ASSIGNMENT: The lines of the records that include "unset" should all be copied.

:: SUPPLIED MATERIAL

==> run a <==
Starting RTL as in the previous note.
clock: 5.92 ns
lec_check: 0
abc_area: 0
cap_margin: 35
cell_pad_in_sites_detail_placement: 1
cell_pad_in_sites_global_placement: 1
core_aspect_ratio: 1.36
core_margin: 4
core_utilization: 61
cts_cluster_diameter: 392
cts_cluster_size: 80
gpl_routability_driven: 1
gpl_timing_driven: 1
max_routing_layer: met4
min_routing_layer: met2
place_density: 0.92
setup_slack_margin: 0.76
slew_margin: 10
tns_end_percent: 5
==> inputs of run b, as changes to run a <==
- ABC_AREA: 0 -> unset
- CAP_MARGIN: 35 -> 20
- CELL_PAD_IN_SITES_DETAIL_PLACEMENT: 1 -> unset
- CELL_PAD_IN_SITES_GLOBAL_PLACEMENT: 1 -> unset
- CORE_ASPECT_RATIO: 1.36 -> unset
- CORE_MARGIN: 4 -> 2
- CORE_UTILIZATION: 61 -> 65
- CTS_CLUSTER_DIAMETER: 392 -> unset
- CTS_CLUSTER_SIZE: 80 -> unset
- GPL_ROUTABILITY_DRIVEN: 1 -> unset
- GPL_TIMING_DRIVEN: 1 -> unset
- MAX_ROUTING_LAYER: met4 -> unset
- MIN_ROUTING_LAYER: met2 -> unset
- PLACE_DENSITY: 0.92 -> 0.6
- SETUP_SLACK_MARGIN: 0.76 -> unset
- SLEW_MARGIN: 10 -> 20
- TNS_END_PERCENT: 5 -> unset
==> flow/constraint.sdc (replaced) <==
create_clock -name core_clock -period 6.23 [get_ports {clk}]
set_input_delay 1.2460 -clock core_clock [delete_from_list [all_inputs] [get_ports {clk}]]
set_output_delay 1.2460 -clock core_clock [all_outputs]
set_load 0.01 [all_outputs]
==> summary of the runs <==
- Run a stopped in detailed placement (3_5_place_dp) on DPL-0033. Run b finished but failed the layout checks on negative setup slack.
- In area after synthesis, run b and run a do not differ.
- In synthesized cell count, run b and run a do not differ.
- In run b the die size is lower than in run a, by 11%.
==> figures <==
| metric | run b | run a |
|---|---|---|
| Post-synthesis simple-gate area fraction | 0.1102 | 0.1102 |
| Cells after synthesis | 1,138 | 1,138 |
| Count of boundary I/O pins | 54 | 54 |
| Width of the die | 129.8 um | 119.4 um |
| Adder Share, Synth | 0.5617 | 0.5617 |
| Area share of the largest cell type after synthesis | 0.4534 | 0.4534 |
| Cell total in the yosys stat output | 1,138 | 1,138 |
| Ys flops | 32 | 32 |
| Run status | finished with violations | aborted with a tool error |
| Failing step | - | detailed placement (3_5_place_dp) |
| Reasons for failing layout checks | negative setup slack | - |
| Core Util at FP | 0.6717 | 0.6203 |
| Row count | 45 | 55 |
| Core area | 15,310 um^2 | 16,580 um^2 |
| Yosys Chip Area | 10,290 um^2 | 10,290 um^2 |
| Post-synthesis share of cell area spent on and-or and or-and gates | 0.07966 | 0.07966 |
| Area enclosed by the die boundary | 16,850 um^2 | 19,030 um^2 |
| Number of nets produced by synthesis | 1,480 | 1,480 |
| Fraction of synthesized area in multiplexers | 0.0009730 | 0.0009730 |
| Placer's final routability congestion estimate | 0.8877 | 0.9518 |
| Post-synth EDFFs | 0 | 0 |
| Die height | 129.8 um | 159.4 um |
Setup of v12:
// cnm_top
module cnm_top (
    input  logic               clk,
    input  logic               rst,
    input  logic               in_valid,
    input  logic signed [7:0]  rea,
    input  logic signed [7:0]  ima,
    input  logic signed [7:0]  req,
    input  logic signed [7:0]  imq,
    output logic               out_valid,
    output logic signed [15:0] rep,
    output logic signed [15:0] imp
);
export LEC_CHECK = 0
export ABC_AREA = 1
export CAP_MARGIN = 20
export CORE_MARGIN = 2
export CORE_UTILIZATION = 17
export CTS_CLUSTER_DIAMETER = 181
export CTS_CLUSTER_SIZE = 31
export GPL_TIMING_DRIVEN = 0
export PLACE_DENSITY_LB_ADDON = 0.16
export SLEW_MARGIN = 35
export TNS_END_PERCENT = 80
create_clock -name core_clock -period 7.0 [get_ports {clk}]
run.sh (not shown) runs the stock make flow with config.mk's settings and CLKGATE_MAP_FILE=.
diff inputs: v12 => v36
==> flow/config.mk <==
export PLATFORM = sky130hd
export DESIGN_NAME = cnm_top
export DESIGN_NICKNAME = cnm_top
export VERILOG_FILES = /design/flow/design.v
export SDC_FILE = /design/flow/constraint.sdc
export NUM_CORES = 4
export LEC_CHECK = 0
export CAP_MARGIN = 20
export CORE_MARGIN = 2
export CORE_UTILIZATION = 40
export CTS_CLUSTER_SIZE = 84
export SETUP_SLACK_MARGIN = 0.07
export SLEW_MARGIN = 20
==> results <==
- Clock skew: v12 vs v36, no meaningful difference
- Going from v12 to v36, pin count of the biggest net entering global routing moved up; synthesized cell count moved down; wire length moved down.
- v12 → v36: synthesized area -0.0011 sq mm, wire length on met1 -about 30%, area growth from synthesis to layout +0.27 points.
### v36 -> v5
diff --git a/flow/config.mk b/flow/config.mk
--- a/flow/config.mk
+++ b/flow/config.mk
@@ -7,0 +8 @@
+export ABC_AREA = 1
@@ -8,0 +10 @@
+export CORE_ASPECT_RATIO = 1.84
@@ -10,3 +12,4 @@
-export CORE_UTILIZATION = 40
-export CTS_CLUSTER_SIZE = 84
-export SETUP_SLACK_MARGIN = 0.07
+export CORE_UTILIZATION = 66
+export CTS_CLUSTER_DIAMETER = 203
+export CTS_CLUSTER_SIZE = 100
+export PLACE_DENSITY = 0.87
@@ -13,0 +17 @@
+export TNS_END_PERCENT = 20
### Flow results
Routed length per instance down about 4.5% in v5 wrt v36
v5 -> v36: worst-skew pair later-pin latency flat
Number of buffers outside the clock class in the layout (higher): v36
Vias: v5 above v36
Lower met1 layer usage reported by global route was reported by v36, not v5.
In v5, the global-route wire length before repair came out 9.4% above the value in v36.
Changes observed in v5 relative to v36: worst-case setup margin in the final layout grew by 14 ps; pin slew with the least headroom to its limit shrank by 49 ps.
Setup changes, v5 to v7
diff --git a/flow/config.mk b/flow/config.mk
--- a/flow/config.mk
+++ b/flow/config.mk
@@ -10 +9,0 @@
-export CORE_ASPECT_RATIO = 1.84
@@ -13,3 +12,2 @@
-export CTS_CLUSTER_DIAMETER = 203
-export CTS_CLUSTER_SIZE = 100
-export PLACE_DENSITY = 0.87
+export CTS_CLUSTER_DIAMETER = 41
+export CTS_CLUSTER_SIZE = 71
@@ -17 +14,0 @@
-export TNS_END_PERCENT = 20
==> flow/constraint.sdc <==
create_clock -name core_clock -period 6.54 [get_ports {clk}]
set_input_delay 1.3080 -clock core_clock [delete_from_list [all_inputs] [get_ports {clk}]]
set_output_delay 1.3080 -clock core_clock [all_outputs]
set_load 0.01 [all_outputs]
## What came out
- Global-route total usage across every layer: v7 < v5
- The fraction of area in registers of v7 falls short of that of v5 by 0.52 points.
- Wire length after detailed routing (v7 / v5): 1.06
- For the setup slack, v7 came in 180 ps lower than v5 did.
- Comparing number of buffers outside the clock class in the layout for v5 and v7, the smaller number came from v5.
- Row hold slack: v7 higher / v5 lower
- For sum of met3 wire segment lengths after detailed routing, dividing the value from v7 by the value from v5 gives 1.3.
- Sort v5 and v7 by global-route wire length before repair desc -> top: v5

========
garnet:
Starting RTL as in the previous note.
clock: 4.54 ns
lec_check: 0
abc_area: 1
cap_margin: 0
cell_pad_in_sites_detail_placement: 0
core_aspect_ratio: 0.5
core_margin: 7
core_utilization: 43
cts_cluster_diameter: 170
cts_cluster_size: 99
gpl_timing_driven: 0
hold_slack_margin: -0.08
place_density_lb_addon: 0.01
slew_margin: 40
tns_end_percent: 20
garnet finished all stages; layout check result: FAIL, due to setup timing.
diff inputs: garnet => zinc
- clearing GPL_TIMING_DRIVEN, which used to be 0
- swapping 40 for 20 in SLEW_MARGIN
- clearing PLACE_DENSITY_LB_ADDON, which used to be 0.01
- clearing CTS_CLUSTER_SIZE, which used to be 99
- clearing TNS_END_PERCENT, which used to be 20
- clearing CELL_PAD_IN_SITES_DETAIL_PLACEMENT, which used to be 0
- swapping 0 for 20 in CAP_MARGIN
- clearing CTS_CLUSTER_DIAMETER, which used to be 170
- clearing HOLD_SLACK_MARGIN, which used to be -0.08
- clearing CORE_ASPECT_RATIO, which used to be 0.5
- swapping 43 for 62 in CORE_UTILIZATION
- swapping 7 for 2 in CORE_MARGIN
- swapping 4.54 for 7.94 in the clock period (ns, I/O delays scaled along)
==> results <==
Among garnet and zinc, a clean, completed layout was produced by zinc alone. The die outline area in zinc sits 14,000 um2 below the value recorded for garnet. zinc ended up with rea_r[0]$_DFF_P_ as its source of the critical timing path; garnet ended up with req_r[0]$_DFF_P_. Of garnet and zinc, zinc shows the higher core utilization, with garnet below it. The final reports for zinc and garnet show wire length lower in the former. The first-iteration DRC count of zinc was inferior to that of garnet.
What violet does differently from zinc at the input level:
- putting CTS_CLUSTER_DIAMETER at 41 where nothing was set
- putting PLACE_DENSITY_LB_ADDON at 0.26 where nothing was set
- putting CTS_CLUSTER_SIZE at 71 where nothing was set
- putting SETUP_SLACK_MARGIN at 1.89 where nothing was set
- swapping 62 for 72 in CORE_UTILIZATION
- swapping 7.94 for 6.54 in the clock period (ns, I/O delays scaled along)
Notes after the runs:
Run status, violet: aborted in global routing, error DPL-0038. Of zinc and violet, the run reporting the higher floorplan utilization was violet. Summary of the comparison: weighted congestion reported at the end of routability-driven placement is higher in violet, relative to zinc. Compared with zinc, in violet placed cell area +1000 um2, placeable core area -14%, chip footprint -about 14%, quantity of gates resized following cts +223, post-synth design cell area ~0 delta. Higher post-place setup slack goes to zinc over violet. The higher die span in x came out of zinc.
What harbor does differently from violet at the input level:
- CTS_CLUSTER_SIZE now 100, was 71
- SETUP_SLACK_MARGIN no longer set, was 1.89
- CTS_CLUSTER_DIAMETER now 203, was 41
- PLACE_DENSITY_LB_ADDON no longer set, was 0.26
- CORE_ASPECT_RATIO now 1.84, previously not set
- CORE_UTILIZATION now 66, was 72
- the clock period (ns, I/O delays scaled along) now 7.0, was 6.54
### Flow results
- Of harbor and violet, the lower post-cts resize count belongs to harbor.
- harbor: full flow OK, the timing, DRC and antenna checks passed
- Number of buffers on the longest clock path of harbor is on par with violet.
- Diff violet -> harbor: standard cell core area rose about 9%, synthesis area per yosys about even, number of placement rows rose 21.
- Detailed placement HPWL: harbor < violet
- harbor reports a lower cell area after placement than violet does.
The following lists how nickel was set up differently from harbor:
- a deleted CTS_CLUSTER_SIZE that had been 100
- a deleted CORE_ASPECT_RATIO that had been 1.84
- a deleted ABC_AREA that had been 1
- a deleted CTS_CLUSTER_DIAMETER that had been 203
- a change of CORE_UTILIZATION from 66 to 40
- a change of the clock period (ns, I/O delays scaled along) from 7.0 to 6.85
==> comparison <==
Every stage of the flow completed for nickel, and the final layout passed the timing, DRC and antenna checks. harbor finished end to end and its layout was clean on timing, DRC and antenna. Summary — data arrival time of the critical path, nickel relative to harbor: lower, by 0.08 ns. harbor → nickel: fraction of area in clock buffers and inverters essentially unchanged, aggregate routed wire length lower, net count after synthesis saw a decrease, non-clock buffer count higher, first-pass GRT wire length shrank by 6.8%. Share of the clock period used by the worst path: nickel vs harbor up 1.8 points. nickel reports a higher area growth from synthesis to layout than harbor does. Lower worst slew margin relative to its limit among nickel and harbor: nickel.

========
Starting RTL as in the previous note.
Settings: LEC_CHECK=0, CAP_MARGIN=20, CORE_MARGIN=2, CORE_UTILIZATION=72, CTS_CLUSTER_DIAMETER=354, CTS_CLUSTER_SIZE=27, MAX_ROUTING_LAYER=met4, PLACE_DENSITY_LB_ADDON=0.21, SETUP_SLACK_MARGIN=0.51, SLEW_MARGIN=20; clock period 2.11 ns.
The baseline ended with an error in detailed placement (3_5_place_dp) with DPL-0038.
Change:
SETUP_SLACK_MARGIN = 0.61   (was 0.51)
SLEW_MARGIN = 40   (was 20)
Effect: The new run died in detailed placement (3_5_place_dp) with DPL-0038; area after synthesis stays the same; synthesized cell count stays the same; die size stays the same.
Change:
CORE_UTILIZATION = 66   (was 72)
CTS_CLUSTER_DIAMETER = 41   (was 354)
CTS_CLUSTER_SIZE = default   (was 27)
MAX_ROUTING_LAYER = default   (was met4)
PLACE_DENSITY_LB_ADDON = default   (was 0.21)
SETUP_SLACK_MARGIN = default   (was 0.61)
SLEW_MARGIN = 20   (was 40)
clock period = 6.54 ns   (was 2.11 ns; I/O delays follow)
Effect: With this change the flow finished but failed the layout checks on setup timing; die area came out higher by a little under a tenth; synthesized cell count stays the same; synthesized area is unchanged.

========
cnm_top again, from the RTL that the note above started with.
Settings: LEC_CHECK=0, ABC_AREA=1, CAP_MARGIN=20, CORE_MARGIN=2, CORE_UTILIZATION=66, CTS_CLUSTER_DIAMETER=228, CTS_CLUSTER_SIZE=22, SETUP_SLACK_MARGIN=0.05, SLEW_MARGIN=20; clock period 7.24 ns.
The first run finished with timing, DRC and antenna clean.
Rerun with:
CORE_UTILIZATION = 62   (was 66)
CTS_CLUSTER_DIAMETER = 373   (was 228)
CTS_CLUSTER_SIZE = 99   (was 22)
SETUP_SLACK_MARGIN = not set   (was 0.05)
clock period = 6.23 ns   (was 7.24 ns; I/O delays follow)
After rerunning: This time the run completed and failed the layout checks on negative setup slack; cell count climbs by a few percent; wire length rises by roughly a tenth; first-iteration DRC count came out higher by a little under a tenth; global-route usage shrinks by 0.34 points; register-to-register slack loses 0.60 ns; worst setup slack is worse by 0.60 ns; cell area came out higher by about a fifth; utilization grows by 4.8 points.
Rerun with:
ABC_AREA = not set   (was 1)
CORE_UTILIZATION = 45   (was 62)
CTS_CLUSTER_DIAMETER = not set   (was 373)
CTS_CLUSTER_SIZE = not set   (was 99)
clock period = 6.85 ns   (was 6.23 ns; I/O delays follow)
Effect: The new run went through all stages and came out clean. Sequential share of layout area is higher by 0.27 points. Setup slack gets better by 0.24 ns. Register-to-register slack gets better by 0.24 ns. Core utilization is lower by 18 points.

::::

RESPONSE:
- ABC_AREA: 0 -> unset
- CELL_PAD_IN_SITES_DETAIL_PLACEMENT: 1 -> unset
- CELL_PAD_IN_SITES_GLOBAL_PLACEMENT: 1 -> unset
- CORE_ASPECT_RATIO: 1.36 -> unset
- CTS_CLUSTER_DIAMETER: 392 -> unset
- CTS_CLUSTER_SIZE: 80 -> unset
- GPL_ROUTABILITY_DRIVEN: 1 -> unset
- GPL_TIMING_DRIVEN: 1 -> unset
- MAX_ROUTING_LAYER: met4 -> unset
- MIN_ROUTING_LAYER: met2 -> unset
- SETUP_SLACK_MARGIN: 0.76 -> unset
- TNS_END_PERCENT: 5 -> unset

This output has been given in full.